**REQUIRED ACTION**
Within the listing below, please copy exactly the lines between the line holding "reference or supply." and the line holding "before setting go.", inclusive.
======== PROVIDED DATA ========
[src/sac_defines.svh]
// Register map, field positions, reset values and timing counts of the converter control.
`ifndef SAC_DEFINES_SVH
`define SAC_DEFINES_SVH

// ------------------------------------------------------------
// Register indices (byte address is four times the index)
// ------------------------------------------------------------
`define SAC_IDX_CTL_FIRST    8'h1F
`define SAC_IDX_RES_UPPER    8'h1E
`define SAC_IDX_ANSEL_LOW    8'h91
`define SAC_IDX_ANSEL_HIGH   8'h93
`define SAC_IDX_RES_LOWER    8'h9E
`define SAC_IDX_CTL_SECOND   8'h9F
`define SAC_IDX_FLAGS        8'hA0
`define SAC_IDX_FLAG_MASK    8'hA1
`define SAC_IDX_PIN_DIR      8'hA2
`define SAC_IDX_PIN_OUT      8'hA3
`define SAC_IDX_PIN_READ     8'hA4

// ------------------------------------------------------------
// Field positions
// ------------------------------------------------------------
`define SAC_BIT_ON           0
`define SAC_BIT_GO           1
`define SAC_CHS_LSB          2
`define SAC_CHS_MSB          5
`define SAC_BIT_REF          6
`define SAC_BIT_JUSTIFY      7
`define SAC_CKS_LSB          4
`define SAC_CKS_MSB          6
`define SAC_BIT_DONE_FLAG    6

// ------------------------------------------------------------
// Reset values
// ------------------------------------------------------------
`define SAC_RST_ANSEL_LOW    8'hFF
`define SAC_RST_ANSEL_HIGH   4'hF
`define SAC_RST_PIN_DIR      12'hFFF
`define SAC_RST_BYTE         8'h00

// ------------------------------------------------------------
// Timing
// ------------------------------------------------------------
`define SAC_CONV_TADS        4'd11
`define SAC_ABORT_TADS       4'd2
`define SAC_RESULT_MSB_MASK  10'h200
`define SAC_CLK_PERIOD_NS    100
`define SAC_TAD_MIN_NS       1600
`define SAC_TAD_MIN_CYCLES   ((`SAC_TAD_MIN_NS + `SAC_CLK_PERIOD_NS - 1) / `SAC_CLK_PERIOD_NS)

`endif

[src/sac_pkg.sv]
// Types and shared decode functions of the converter control.
package sac_pkg;

  typedef enum logic [1:0]
  {
    SAC_IDLE = 2'b00,
    SAC_CONV = 2'b01,
    SAC_WAIT = 2'b11
  } sac_state_t;

  // Divider exponent: codes 000,100,001,101,010,110 give 2,4,8,16,32,64.
  function automatic logic [2:0] sac_div_exp(input logic [2:0] sel);
    sac_div_exp = 3'd1 + {2'b00, sel[2]} + {sel[1:0], 1'b0};
  endfunction

  function automatic logic sac_is_rc(input logic [2:0] sel);
    sac_is_rc = (sel[1:0] == 2'b11);
  endfunction

endpackage

[src/sac_top.sv]
// Converter control top: register slave, conversion control, flags and pin control.
// ------------------------------------------------------------
// Summary of operation
// RQ1: Ten-bit result by successive approximation, held.
// RQ2: Fourteen inputs muxed into one sample stage.
// RQ3: Channel field bits 5..2 choose the input.
// RQ4: Bit 6 picks external reference or supply.
// RQ5: One conversion lasts eleven bit periods.
// RQ6: Clock code sets period divider or RC.
// RQ7: Software keeps bit period at least 1.6 us.
// RQ8: Software uses RC clock above 1 MHz only asleep.
// RQ9: Writing go bit starts a conversion.
// RQ10: Completion clears go, sets flag, interrupts.
// RQ11: Clearing go aborts; old result kept.
// RQ12: After abort wait two periods, then acquire.
// RQ13: Software enables converter before setting go.
// RQ14: Justify bit selects left or right result.
// RQ15: Analog select bits disable digital input buffers.
// RQ16: Direction bit one releases the pin driver.
// RQ17: Analog pins read back as zero.
// ------------------------------------------------------------
`timescale 1ns/1ns
`include "sac_defines.svh"
module sac_top
(
  // Clock and reset
  input  wire logic        mclk,
  input  wire logic        sys_rst,
  // Avalon-MM slave
  input  wire logic [7:0]  avs_address,
  input  wire logic        avs_read,
  input  wire logic        avs_write,
  input  wire logic [31:0] avs_writedata,
  output logic [31:0]      avs_readdata,
  output logic             avs_waitrequest,
  // Interrupt
  output logic             irq,
  // Analog core
  input  wire logic        cmpHigh,
  input  wire logic        frcTick,
  output logic             converterOn,
  output logic [3:0]       channelSelect,
  output logic             referenceSourceSelect,
  output logic             acquire,
  output logic [9:0]       dacCode,
  // Pins
  input  wire logic [11:0] pinIn,
  output logic [11:0]      pinOut,
  output logic [11:0]      pinOeN,
  output logic [11:0]      digitalInDisable
);
  import sac_pkg::*;

  // ------------------------------------------------------------
  // Bus slave
  // ------------------------------------------------------------
  logic        wait_q;
  logic [31:0] rdata_q;
  logic [31:0] rdMux;
  logic        wrAck;
  logic        rdAck;

  logic [7:0]  ctlFirst_q;
  logic [2:0]  clockSel_q;
  logic [7:0] anselLow_q;
  logic [3:0]  anselHigh_q;
  logic [7:0]  resUpper_q;
  logic [7:0]  resLower_q;
  logic [7:0]  flags_q;
  logic [7:0]  flagMask_q;
  logic [11:0] pinDir_q;
  logic [11:0] pinOut_q;
  logic        irq_q;
  logic        acquire_q;
  logic [11:0] anselAll;

  sac_state_t  coreState;
  logic        coreDone;
  logic [9:0]  coreTrial;
  logic [9:0]  coreResult;
  logic        tadTick;
  logic        start;
  logic        keepGoing;
  logic        busy;
  logic        abortNow;
  logic        tadRun;

  assign wrAck    = avs_write && !wait_q;
  assign rdAck    = avs_read && !wait_q;
  assign anselAll = {anselHigh_q, anselLow_q};

  assign avs_waitrequest       = wait_q;
  assign avs_readdata          = rdata_q;
  assign irq                   = irq_q;
  assign converterOn           = ctlFirst_q[`SAC_BIT_ON];
  assign channelSelect         = ctlFirst_q[`SAC_CHS_MSB:`SAC_CHS_LSB]; // RQ3
  assign referenceSourceSelect = ctlFirst_q[`SAC_BIT_REF]; // RQ4
  assign acquire               = acquire_q;
  assign dacCode               = coreTrial;
  assign pinOut                = pinOut_q;
  assign pinOeN                = pinDir_q; // RQ16
  assign digitalInDisable      = anselAll; // RQ15

  // Read data are captured in the wait cycle, so every access takes two edges.
  always_ff @(posedge mclk or posedge sys_rst)
  begin
    if (sys_rst)
      wait_q <= 1'b1;
    else
      wait_q <= !((avs_read || avs_write) && wait_q);
  end

  always_comb
  begin
    rdMux = 32'h0000_0000;
    case (avs_address)
      `SAC_IDX_CTL_FIRST:  rdMux[7:0]  = ctlFirst_q;
      `SAC_IDX_CTL_SECOND: rdMux[`SAC_CKS_MSB:`SAC_CKS_LSB] = clockSel_q;
      `SAC_IDX_ANSEL_LOW:  rdMux[7:0]  = anselLow_q;
      `SAC_IDX_ANSEL_HIGH: rdMux[3:0]  = anselHigh_q;
      `SAC_IDX_RES_UPPER:  rdMux[7:0]  = resUpper_q;
      `SAC_IDX_RES_LOWER:  rdMux[7:0]  = resLower_q;
      `SAC_IDX_FLAGS:      rdMux[7:0]  = flags_q;
      `SAC_IDX_FLAG_MASK:  rdMux[7:0]  = flagMask_q;
      `SAC_IDX_PIN_DIR:    rdMux[11:0] = pinDir_q;
      `SAC_IDX_PIN_OUT:    rdMux[11:0] = pinOut_q;
      `SAC_IDX_PIN_READ:   rdMux[11:0] = pinIn & ~anselAll; // RQ17
      default:             rdMux = 32'h0000_0000;
    endcase
  end

  always_ff @(posedge mclk or posedge sys_rst)
  begin
    if (sys_rst)
      rdata_q <= 32'h0000_0000;
    else if (avs_read && wait_q)
      rdata_q <= rdMux;
  end

  // ------------------------------------------------------------
  // Control registers
  // ------------------------------------------------------------
  // A software write in the completion cycle wins, so a new go is never dropped.
  always_ff @(posedge mclk or posedge sys_rst)
  begin
    if (sys_rst)
      ctlFirst_q <= `SAC_RST_BYTE;
    else if (wrAck && avs_address == `SAC_IDX_CTL_FIRST)
      ctlFirst_q <= avs_writedata[7:0]; // RQ9
    else if (coreDone)
      ctlFirst_q[`SAC_BIT_GO] <= 1'b0; // RQ10
  end

  always_ff @(posedge mclk or posedge sys_rst)
  begin
    if (sys_rst)
      clockSel_q <= 3'b000;
    else if (wrAck && avs_address == `SAC_IDX_CTL_SECOND)
      clockSel_q <= avs_writedata[`SAC_CKS_MSB:`SAC_CKS_LSB];
  end

  always_ff @(posedge mclk or posedge sys_rst)
  begin
    if (sys_rst)
    begin
      anselLow_q  <= `SAC_RST_ANSEL_LOW;
      anselHigh_q <= `SAC_RST_ANSEL_HIGH;
      pinDir_q    <= `SAC_RST_PIN_DIR;
      pinOut_q    <= 12'h000;
      flagMask_q  <= `SAC_RST_BYTE;
    end
    else if (wrAck)
    begin
      case (avs_address)
        `SAC_IDX_ANSEL_LOW:  anselLow_q  <= avs_writedata[7:0]; // RQ15
        `SAC_IDX_ANSEL_HIGH: anselHigh_q <= avs_writedata[3:0]; // RQ15
        `SAC_IDX_PIN_DIR:    pinDir_q    <= avs_writedata[11:0]; // RQ16
        `SAC_IDX_PIN_OUT:    pinOut_q    <= avs_writedata[11:0];
        `SAC_IDX_FLAG_MASK:  flagMask_q  <= avs_writedata[7:0];
        default:             ;
      endcase
    end
  end

  // ------------------------------------------------------------
  // Conversion control
  // ------------------------------------------------------------
  assign busy      = (coreState != SAC_IDLE);
  assign keepGoing = ctlFirst_q[`SAC_BIT_GO] && ctlFirst_q[`SAC_BIT_ON]; // RQ11
  assign start     = keepGoing && !busy && !coreDone; // RQ9
  // Restarting the divider on an abort makes both wait periods whole bit periods.
  assign abortNow  = (coreState == SAC_CONV) && !keepGoing;
  assign tadRun    = busy && !abortNow; // RQ12

  sac_tad_gen u_tad
  (
    .mclk    (mclk),
    .sys_rst (sys_rst),
    .clkSel  (clockSel_q),
    .run     (tadRun),
    .frcTick (frcTick),
    .tadTick (tadTick)
  );

  sac_sar_core u_core
  (
    .mclk      (mclk),
    .sys_rst   (sys_rst),
    .start     (start),
    .keepGoing (keepGoing),
    .tadTick   (tadTick),
    .cmpHigh   (cmpHigh),
    .state     (coreState),
    .done      (coreDone),
    .trial     (coreTrial),
    .result    (coreResult)
  );

  // The sample stage tracks the selected channel while the converter is on and no conversion or wait runs.
  always_ff @(posedge mclk or posedge sys_rst)
  begin
    if (sys_rst)
      acquire_q <= 1'b0;
    else
      acquire_q <= ctlFirst_q[`SAC_BIT_ON] && !busy && !start; // RQ2 RQ12
  end

  // Only a completed conversion touches the result pair; an abort never does.
  always_ff @(posedge mclk or posedge sys_rst)
  begin
    if (sys_rst)
    begin
      resUpper_q <= `SAC_RST_BYTE;
      resLower_q <= `SAC_RST_BYTE;
    end
    else if (coreDone)
    begin
      if (ctlFirst_q[`SAC_BIT_JUSTIFY])
      begin
        resUpper_q <= {6'b00_0000, coreResult[9:8]}; // RQ14
        resLower_q <= coreResult[7:0];
      end
      else
      begin
        resUpper_q <= coreResult[9:2]; // RQ14
        resLower_q <= {coreResult[1:0], 6'b00_0000};
      end
    end
  end

  // ------------------------------------------------------------
  // Flags and interrupt
  // ------------------------------------------------------------
  always_ff @(posedge mclk or posedge sys_rst)
  begin
    if (sys_rst)
      flags_q <= `SAC_RST_BYTE;
    else
    begin
      if (wrAck && avs_address == `SAC_IDX_FLAGS)
        flags_q <= flags_q & ~avs_writedata[7:0];
      if (coreDone)
        flags_q[`SAC_BIT_DONE_FLAG] <= 1'b1; // RQ10
    end
  end

  always_ff @(posedge mclk or posedge sys_rst)
  begin
    if (sys_rst)
      irq_q <= 1'b0;
    else
      irq_q <= |(flags_q & flagMask_q); // RQ10
  end

  // ------------------------------------------------------------
  // Checks
  // ------------------------------------------------------------
  logic [9:0] busyCycles_q;
  logic [7:0] waitCycles_q;

  always_ff @(posedge mclk or posedge sys_rst)
  begin
    if (sys_rst)
      busyCycles_q <= 10'd0;
    else if (busy)
      busyCycles_q <= busyCycles_q + 10'd1;
    else
      busyCycles_q <= 10'd0;
  end

  always_ff @(posedge mclk or posedge sys_rst)
  begin
    if (sys_rst)
      waitCycles_q <= 8'd0;
    else if (coreState == SAC_WAIT)
      waitCycles_q <= waitCycles_q + 8'd1;
    else
      waitCycles_q <= 8'd0;
  end
endmodule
========
**RESPONSE**
// RQ4: Bit 6 picks external reference or supply.
// RQ5: One conversion lasts eleven bit periods.
// RQ6: Clock code sets period divider or RC.
// RQ7: Software keeps bit period at least 1.6 us.
// RQ8: Software uses RC clock above 1 MHz only asleep.
// RQ9: Writing go bit starts a conversion.
// RQ10: Completion clears go, sets flag, interrupts.
// RQ11: Clearing go aborts; old result kept.
// RQ12: After abort wait two periods, then acquire.
// RQ13: Software enables converter before setting go.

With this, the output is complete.